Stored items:
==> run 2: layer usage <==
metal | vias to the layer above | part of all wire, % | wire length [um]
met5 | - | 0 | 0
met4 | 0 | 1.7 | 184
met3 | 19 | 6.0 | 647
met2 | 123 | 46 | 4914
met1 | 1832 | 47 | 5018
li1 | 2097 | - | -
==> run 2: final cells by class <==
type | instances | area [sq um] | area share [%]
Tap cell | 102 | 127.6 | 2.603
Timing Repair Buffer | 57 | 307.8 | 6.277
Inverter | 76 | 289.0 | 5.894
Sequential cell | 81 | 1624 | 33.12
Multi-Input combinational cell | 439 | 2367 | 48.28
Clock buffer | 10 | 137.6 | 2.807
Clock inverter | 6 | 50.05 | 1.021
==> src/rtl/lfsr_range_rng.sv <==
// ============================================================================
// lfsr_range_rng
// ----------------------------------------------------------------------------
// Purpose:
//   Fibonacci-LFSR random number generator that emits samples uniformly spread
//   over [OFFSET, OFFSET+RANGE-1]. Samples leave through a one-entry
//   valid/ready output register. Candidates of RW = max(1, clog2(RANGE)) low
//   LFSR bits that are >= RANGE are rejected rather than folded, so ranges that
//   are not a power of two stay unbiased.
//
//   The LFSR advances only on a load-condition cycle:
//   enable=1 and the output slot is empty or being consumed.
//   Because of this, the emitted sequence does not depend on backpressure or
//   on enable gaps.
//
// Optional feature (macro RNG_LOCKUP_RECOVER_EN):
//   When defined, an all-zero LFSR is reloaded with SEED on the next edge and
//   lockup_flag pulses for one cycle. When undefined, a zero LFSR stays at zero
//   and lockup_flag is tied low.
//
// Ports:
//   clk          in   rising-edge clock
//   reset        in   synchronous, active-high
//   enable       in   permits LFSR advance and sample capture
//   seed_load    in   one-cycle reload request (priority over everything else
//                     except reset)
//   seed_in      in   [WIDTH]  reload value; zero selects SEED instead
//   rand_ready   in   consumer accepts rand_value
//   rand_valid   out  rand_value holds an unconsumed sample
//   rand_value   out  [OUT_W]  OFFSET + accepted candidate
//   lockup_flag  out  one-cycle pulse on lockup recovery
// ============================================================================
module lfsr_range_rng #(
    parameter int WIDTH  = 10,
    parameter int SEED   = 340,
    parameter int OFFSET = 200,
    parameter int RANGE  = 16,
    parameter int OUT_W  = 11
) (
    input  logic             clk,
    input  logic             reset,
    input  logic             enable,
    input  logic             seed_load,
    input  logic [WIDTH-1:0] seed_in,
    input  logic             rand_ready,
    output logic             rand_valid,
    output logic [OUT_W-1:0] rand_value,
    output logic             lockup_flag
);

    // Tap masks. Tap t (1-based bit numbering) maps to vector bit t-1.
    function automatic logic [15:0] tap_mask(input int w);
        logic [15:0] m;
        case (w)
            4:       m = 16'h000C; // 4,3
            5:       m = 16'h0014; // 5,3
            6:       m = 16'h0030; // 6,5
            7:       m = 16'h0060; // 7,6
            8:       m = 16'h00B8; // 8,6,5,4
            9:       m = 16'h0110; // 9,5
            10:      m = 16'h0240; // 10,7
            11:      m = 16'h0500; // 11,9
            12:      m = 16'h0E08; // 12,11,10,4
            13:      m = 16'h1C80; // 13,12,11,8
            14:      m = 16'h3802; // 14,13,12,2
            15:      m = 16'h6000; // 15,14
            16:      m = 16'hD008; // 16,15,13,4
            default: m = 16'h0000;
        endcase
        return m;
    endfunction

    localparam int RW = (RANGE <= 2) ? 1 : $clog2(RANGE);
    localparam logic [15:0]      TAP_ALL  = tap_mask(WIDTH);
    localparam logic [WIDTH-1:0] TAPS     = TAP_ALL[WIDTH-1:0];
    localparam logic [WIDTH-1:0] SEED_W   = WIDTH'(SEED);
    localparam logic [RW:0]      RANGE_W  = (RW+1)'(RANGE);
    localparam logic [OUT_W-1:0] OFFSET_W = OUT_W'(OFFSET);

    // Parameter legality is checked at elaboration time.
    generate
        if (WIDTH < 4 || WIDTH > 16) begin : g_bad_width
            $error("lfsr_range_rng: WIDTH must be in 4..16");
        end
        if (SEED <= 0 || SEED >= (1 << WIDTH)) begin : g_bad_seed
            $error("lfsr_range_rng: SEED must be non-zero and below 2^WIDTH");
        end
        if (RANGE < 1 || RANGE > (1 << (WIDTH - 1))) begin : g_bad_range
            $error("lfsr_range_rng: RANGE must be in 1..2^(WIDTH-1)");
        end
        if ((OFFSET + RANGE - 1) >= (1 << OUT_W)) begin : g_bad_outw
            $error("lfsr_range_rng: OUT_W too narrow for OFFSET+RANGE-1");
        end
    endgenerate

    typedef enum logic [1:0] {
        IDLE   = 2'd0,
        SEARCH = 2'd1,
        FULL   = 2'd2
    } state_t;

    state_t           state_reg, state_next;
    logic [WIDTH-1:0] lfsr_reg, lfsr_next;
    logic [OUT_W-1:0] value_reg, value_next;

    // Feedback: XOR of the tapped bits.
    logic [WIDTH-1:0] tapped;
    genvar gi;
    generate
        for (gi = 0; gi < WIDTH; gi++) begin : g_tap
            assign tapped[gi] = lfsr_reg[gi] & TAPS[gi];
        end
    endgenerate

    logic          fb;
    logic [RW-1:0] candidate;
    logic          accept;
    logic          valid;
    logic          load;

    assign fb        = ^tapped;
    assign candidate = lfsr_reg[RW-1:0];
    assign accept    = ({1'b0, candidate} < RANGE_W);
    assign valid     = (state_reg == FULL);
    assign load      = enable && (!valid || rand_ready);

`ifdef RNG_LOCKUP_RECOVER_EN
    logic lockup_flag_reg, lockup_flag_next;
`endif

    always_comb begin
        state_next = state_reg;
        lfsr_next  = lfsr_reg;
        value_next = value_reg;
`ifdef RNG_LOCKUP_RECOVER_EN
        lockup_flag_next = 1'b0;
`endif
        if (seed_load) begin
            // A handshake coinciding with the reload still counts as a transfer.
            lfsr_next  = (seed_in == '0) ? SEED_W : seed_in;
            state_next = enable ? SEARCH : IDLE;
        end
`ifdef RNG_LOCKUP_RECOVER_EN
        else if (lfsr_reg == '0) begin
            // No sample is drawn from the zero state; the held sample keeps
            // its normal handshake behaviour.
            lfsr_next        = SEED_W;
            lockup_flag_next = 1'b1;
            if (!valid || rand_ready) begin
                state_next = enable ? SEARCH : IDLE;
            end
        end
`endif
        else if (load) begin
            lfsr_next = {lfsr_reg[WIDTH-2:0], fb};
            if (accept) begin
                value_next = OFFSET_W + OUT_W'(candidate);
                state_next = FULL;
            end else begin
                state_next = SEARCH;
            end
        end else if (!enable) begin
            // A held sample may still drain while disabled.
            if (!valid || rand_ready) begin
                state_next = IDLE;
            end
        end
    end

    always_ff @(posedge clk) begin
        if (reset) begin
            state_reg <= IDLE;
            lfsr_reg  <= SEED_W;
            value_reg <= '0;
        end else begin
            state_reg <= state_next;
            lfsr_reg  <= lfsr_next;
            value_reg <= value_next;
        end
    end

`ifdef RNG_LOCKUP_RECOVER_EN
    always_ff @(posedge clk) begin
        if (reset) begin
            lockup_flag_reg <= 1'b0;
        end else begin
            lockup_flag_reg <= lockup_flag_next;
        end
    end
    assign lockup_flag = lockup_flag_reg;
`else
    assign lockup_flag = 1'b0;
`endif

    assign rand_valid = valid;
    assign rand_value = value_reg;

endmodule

* * *

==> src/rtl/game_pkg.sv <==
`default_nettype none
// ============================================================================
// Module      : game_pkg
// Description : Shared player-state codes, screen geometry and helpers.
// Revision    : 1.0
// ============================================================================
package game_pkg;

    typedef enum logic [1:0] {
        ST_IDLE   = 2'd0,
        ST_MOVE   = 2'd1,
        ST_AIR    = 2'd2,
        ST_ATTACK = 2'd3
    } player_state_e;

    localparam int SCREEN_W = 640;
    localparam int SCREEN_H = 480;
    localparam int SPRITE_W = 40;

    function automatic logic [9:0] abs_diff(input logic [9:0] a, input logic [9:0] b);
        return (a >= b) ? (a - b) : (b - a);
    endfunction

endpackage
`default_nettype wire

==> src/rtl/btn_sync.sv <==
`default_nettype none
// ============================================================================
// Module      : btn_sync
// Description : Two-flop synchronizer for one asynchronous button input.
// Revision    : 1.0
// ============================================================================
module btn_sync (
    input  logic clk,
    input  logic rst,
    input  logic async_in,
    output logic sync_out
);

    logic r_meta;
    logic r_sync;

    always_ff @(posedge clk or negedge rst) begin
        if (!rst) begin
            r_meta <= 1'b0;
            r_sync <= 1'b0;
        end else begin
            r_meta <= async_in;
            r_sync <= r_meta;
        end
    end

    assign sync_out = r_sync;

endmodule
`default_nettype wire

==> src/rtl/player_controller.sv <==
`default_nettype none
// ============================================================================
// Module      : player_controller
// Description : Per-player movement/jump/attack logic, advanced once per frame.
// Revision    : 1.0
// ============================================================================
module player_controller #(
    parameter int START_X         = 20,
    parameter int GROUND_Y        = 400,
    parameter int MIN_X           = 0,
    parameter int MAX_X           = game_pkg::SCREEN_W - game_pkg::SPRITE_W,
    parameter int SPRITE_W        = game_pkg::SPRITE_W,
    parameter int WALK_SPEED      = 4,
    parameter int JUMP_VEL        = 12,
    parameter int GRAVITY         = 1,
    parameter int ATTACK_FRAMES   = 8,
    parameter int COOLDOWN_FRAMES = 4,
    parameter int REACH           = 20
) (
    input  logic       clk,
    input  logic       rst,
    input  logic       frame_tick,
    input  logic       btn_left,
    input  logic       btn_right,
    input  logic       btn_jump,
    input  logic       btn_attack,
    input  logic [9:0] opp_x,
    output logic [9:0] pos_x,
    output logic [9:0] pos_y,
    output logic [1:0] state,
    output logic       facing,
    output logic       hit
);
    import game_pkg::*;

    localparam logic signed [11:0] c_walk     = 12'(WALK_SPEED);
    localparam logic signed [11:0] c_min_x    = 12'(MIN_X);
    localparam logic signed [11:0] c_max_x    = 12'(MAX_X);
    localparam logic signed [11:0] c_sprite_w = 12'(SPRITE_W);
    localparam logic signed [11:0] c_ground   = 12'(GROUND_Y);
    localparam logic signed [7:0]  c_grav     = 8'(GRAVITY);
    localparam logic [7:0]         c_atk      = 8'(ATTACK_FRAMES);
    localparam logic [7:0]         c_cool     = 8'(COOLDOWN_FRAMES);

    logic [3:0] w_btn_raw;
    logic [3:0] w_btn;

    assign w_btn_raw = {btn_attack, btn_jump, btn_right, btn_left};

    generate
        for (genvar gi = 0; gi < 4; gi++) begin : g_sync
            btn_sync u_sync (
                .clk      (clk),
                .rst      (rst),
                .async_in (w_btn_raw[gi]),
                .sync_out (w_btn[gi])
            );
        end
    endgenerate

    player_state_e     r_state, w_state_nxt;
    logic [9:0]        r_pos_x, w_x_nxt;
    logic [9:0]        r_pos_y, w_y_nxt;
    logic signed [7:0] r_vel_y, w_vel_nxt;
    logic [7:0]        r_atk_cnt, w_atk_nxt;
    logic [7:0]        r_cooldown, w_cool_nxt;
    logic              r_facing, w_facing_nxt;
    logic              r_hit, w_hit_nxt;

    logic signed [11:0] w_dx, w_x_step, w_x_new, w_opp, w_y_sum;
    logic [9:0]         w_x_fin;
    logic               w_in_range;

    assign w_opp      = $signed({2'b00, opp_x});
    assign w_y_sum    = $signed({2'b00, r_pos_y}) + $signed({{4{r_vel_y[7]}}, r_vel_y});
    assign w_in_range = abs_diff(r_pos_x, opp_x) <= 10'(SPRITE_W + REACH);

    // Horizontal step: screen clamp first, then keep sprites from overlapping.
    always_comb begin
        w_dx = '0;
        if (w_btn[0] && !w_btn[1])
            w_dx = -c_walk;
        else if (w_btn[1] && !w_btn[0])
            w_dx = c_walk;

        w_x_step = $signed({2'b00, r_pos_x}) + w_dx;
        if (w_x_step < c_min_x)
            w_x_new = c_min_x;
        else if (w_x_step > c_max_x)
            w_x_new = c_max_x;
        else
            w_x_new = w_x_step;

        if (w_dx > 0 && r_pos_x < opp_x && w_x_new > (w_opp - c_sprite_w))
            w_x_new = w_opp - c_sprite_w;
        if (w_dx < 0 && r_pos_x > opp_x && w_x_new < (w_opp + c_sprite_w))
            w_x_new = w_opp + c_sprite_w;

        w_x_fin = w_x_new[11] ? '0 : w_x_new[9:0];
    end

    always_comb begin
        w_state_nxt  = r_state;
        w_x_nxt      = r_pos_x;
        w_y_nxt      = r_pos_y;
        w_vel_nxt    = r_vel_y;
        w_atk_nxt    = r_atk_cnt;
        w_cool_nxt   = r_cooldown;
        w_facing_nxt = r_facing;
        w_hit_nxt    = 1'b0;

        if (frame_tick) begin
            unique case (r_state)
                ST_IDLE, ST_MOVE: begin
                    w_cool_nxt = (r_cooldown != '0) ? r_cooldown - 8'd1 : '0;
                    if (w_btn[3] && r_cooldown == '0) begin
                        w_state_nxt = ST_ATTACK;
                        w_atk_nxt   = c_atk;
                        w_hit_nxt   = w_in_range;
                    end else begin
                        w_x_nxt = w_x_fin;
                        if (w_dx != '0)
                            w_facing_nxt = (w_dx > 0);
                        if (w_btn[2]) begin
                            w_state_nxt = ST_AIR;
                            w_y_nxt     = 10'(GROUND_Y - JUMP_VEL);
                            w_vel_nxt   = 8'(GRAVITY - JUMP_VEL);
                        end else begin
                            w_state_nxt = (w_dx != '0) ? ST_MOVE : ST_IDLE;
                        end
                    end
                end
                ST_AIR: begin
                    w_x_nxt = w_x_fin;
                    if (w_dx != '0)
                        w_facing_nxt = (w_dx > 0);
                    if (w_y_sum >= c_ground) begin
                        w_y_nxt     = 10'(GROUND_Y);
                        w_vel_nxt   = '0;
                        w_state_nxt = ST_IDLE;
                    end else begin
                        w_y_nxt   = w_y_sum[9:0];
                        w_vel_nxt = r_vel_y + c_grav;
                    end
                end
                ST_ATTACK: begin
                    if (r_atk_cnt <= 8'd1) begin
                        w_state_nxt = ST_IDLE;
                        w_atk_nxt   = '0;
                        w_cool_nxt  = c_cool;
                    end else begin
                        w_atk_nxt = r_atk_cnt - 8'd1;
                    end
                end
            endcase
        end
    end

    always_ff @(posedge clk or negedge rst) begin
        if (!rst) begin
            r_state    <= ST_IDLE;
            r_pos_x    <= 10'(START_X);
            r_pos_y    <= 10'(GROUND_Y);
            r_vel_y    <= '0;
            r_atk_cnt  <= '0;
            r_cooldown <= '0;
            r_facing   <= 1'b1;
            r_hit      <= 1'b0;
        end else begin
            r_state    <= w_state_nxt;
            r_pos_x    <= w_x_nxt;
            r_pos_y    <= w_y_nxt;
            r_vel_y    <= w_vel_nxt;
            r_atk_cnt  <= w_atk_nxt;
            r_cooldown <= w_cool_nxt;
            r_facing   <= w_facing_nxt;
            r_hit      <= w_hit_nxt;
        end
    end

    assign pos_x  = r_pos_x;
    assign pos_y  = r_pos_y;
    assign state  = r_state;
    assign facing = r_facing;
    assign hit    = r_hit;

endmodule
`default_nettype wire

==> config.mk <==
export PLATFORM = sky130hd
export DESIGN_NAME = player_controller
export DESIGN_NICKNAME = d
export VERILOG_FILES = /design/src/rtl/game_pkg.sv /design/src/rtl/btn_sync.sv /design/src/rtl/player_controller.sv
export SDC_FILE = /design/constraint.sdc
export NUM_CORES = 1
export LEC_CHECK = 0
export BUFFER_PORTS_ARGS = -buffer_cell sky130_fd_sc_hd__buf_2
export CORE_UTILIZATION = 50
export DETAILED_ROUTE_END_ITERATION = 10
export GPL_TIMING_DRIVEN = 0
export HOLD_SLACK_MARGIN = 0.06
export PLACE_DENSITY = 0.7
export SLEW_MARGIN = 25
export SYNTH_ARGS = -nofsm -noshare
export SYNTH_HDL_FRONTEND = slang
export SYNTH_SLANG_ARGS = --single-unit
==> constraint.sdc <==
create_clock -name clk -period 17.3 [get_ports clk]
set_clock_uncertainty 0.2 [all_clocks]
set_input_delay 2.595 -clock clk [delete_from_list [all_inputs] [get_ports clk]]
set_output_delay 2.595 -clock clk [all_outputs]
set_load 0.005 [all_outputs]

---

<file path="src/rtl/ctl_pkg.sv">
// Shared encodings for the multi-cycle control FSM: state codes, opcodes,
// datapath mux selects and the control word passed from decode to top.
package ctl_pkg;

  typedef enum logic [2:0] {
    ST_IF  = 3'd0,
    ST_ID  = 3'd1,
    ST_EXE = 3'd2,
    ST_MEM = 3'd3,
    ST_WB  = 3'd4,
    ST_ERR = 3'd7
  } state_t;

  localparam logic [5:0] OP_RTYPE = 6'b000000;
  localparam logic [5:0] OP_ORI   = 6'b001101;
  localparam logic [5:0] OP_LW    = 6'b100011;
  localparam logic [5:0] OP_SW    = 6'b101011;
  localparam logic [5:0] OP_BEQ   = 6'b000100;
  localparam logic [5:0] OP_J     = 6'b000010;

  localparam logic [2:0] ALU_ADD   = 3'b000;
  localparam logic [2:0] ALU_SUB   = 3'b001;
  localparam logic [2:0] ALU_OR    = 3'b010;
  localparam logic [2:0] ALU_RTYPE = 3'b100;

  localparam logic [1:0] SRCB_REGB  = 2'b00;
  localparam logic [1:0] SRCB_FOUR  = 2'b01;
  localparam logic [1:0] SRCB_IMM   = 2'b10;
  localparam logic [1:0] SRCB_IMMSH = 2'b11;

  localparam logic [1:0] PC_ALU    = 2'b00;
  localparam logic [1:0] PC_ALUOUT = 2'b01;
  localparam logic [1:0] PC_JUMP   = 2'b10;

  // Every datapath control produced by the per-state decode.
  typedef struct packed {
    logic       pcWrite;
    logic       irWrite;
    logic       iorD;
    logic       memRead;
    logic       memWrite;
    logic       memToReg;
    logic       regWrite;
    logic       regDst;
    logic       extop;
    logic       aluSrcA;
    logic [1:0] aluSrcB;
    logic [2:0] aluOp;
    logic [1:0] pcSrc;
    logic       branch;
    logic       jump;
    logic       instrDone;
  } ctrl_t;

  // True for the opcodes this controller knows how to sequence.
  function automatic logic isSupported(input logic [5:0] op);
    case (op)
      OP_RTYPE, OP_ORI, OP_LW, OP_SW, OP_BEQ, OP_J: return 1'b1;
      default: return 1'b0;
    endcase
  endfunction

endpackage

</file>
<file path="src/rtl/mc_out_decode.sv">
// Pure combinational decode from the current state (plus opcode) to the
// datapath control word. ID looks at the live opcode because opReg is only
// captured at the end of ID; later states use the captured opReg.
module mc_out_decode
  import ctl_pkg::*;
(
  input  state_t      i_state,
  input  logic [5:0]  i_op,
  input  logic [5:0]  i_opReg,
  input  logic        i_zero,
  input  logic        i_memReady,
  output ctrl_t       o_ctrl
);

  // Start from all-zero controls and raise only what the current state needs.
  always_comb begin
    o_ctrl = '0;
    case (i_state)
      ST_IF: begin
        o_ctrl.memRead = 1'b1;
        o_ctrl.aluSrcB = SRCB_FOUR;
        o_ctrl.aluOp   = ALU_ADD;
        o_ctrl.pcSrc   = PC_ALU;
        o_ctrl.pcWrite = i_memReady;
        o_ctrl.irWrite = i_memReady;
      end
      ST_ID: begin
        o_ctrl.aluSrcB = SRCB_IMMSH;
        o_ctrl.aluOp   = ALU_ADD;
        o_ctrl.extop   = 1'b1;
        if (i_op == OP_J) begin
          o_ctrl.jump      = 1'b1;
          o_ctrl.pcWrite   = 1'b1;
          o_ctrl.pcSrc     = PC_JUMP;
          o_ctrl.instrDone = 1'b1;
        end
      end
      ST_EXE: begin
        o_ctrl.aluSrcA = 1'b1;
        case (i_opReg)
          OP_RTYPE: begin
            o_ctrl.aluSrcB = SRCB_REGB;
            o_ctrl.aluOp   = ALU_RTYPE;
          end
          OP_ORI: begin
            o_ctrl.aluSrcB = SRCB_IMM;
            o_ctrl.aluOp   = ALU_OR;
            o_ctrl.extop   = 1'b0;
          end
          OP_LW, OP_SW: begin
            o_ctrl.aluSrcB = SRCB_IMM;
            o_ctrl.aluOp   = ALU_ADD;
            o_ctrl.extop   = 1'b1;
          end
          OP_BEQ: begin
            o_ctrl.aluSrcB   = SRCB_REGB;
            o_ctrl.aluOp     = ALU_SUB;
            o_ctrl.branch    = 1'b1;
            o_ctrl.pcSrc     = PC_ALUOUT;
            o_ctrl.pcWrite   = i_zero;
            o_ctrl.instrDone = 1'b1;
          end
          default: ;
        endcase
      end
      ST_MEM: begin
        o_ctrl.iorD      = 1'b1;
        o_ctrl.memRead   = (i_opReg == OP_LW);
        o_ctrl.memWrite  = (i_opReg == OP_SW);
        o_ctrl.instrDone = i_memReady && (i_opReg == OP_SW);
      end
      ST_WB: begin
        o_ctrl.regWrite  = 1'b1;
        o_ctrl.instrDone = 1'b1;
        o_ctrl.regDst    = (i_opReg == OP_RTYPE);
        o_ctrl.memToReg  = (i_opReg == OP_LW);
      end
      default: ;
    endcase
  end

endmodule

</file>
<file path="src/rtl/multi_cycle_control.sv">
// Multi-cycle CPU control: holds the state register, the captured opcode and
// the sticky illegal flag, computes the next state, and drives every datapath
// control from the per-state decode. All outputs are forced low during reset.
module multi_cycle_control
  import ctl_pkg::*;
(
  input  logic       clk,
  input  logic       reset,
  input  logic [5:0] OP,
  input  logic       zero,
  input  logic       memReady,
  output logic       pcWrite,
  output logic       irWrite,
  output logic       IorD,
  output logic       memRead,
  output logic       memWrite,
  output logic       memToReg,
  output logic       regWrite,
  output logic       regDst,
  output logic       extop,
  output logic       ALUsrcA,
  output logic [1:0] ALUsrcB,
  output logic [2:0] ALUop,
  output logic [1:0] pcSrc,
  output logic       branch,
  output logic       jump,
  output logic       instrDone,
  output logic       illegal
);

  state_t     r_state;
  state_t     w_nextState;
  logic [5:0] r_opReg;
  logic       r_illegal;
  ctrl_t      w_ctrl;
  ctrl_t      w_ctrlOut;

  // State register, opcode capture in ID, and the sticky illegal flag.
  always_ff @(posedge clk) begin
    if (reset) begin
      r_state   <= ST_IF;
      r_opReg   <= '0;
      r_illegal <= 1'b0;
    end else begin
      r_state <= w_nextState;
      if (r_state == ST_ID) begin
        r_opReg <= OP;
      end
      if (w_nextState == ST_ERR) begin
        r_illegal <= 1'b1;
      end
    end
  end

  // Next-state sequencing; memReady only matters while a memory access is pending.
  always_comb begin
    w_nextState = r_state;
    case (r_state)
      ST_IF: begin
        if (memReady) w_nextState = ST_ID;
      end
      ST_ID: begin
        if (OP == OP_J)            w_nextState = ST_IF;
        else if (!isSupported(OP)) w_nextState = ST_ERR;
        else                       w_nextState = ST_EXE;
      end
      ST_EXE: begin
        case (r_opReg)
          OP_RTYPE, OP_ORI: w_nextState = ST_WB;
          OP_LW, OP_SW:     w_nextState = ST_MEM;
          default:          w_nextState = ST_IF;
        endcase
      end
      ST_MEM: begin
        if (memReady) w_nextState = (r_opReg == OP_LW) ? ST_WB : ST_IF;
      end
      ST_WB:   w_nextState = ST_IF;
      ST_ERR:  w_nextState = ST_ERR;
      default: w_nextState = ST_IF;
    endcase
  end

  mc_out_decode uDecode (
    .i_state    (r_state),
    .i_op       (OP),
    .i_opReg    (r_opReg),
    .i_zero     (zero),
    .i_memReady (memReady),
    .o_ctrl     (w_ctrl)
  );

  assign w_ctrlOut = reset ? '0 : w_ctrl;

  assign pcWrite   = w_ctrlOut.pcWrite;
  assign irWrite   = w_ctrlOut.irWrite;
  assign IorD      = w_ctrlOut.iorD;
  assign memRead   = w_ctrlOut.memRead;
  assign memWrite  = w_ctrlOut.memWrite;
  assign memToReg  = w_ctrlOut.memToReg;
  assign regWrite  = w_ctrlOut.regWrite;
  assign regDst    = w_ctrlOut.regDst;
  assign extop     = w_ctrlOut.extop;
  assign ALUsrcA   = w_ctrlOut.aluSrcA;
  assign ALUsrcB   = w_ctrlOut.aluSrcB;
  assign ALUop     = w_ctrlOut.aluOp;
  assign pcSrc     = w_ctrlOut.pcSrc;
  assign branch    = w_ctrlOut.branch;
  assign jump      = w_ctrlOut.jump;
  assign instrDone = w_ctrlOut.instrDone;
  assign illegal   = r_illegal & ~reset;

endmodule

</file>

▶ **What you will do**:
Of the entries above, repeat exactly the lines between the line with "run 2: layer" and the line with "Inverter | 76 | 289.0 | 5.894", inclusive, and no others.

▶ **Solution**:
==> run 2: layer usage <==
metal | vias to the layer above | part of all wire, % | wire length [um]
met5 | - | 0 | 0
met4 | 0 | 1.7 | 184
met3 | 19 | 6.0 | 647
met2 | 123 | 46 | 4914
met1 | 1832 | 47 | 5018
li1 | 2097 | - | -
==> run 2: final cells by class <==
type | instances | area [sq um] | area share [%]
Tap cell | 102 | 127.6 | 2.603
Timing Repair Buffer | 57 | 307.8 | 6.277
Inverter | 76 | 289.0 | 5.894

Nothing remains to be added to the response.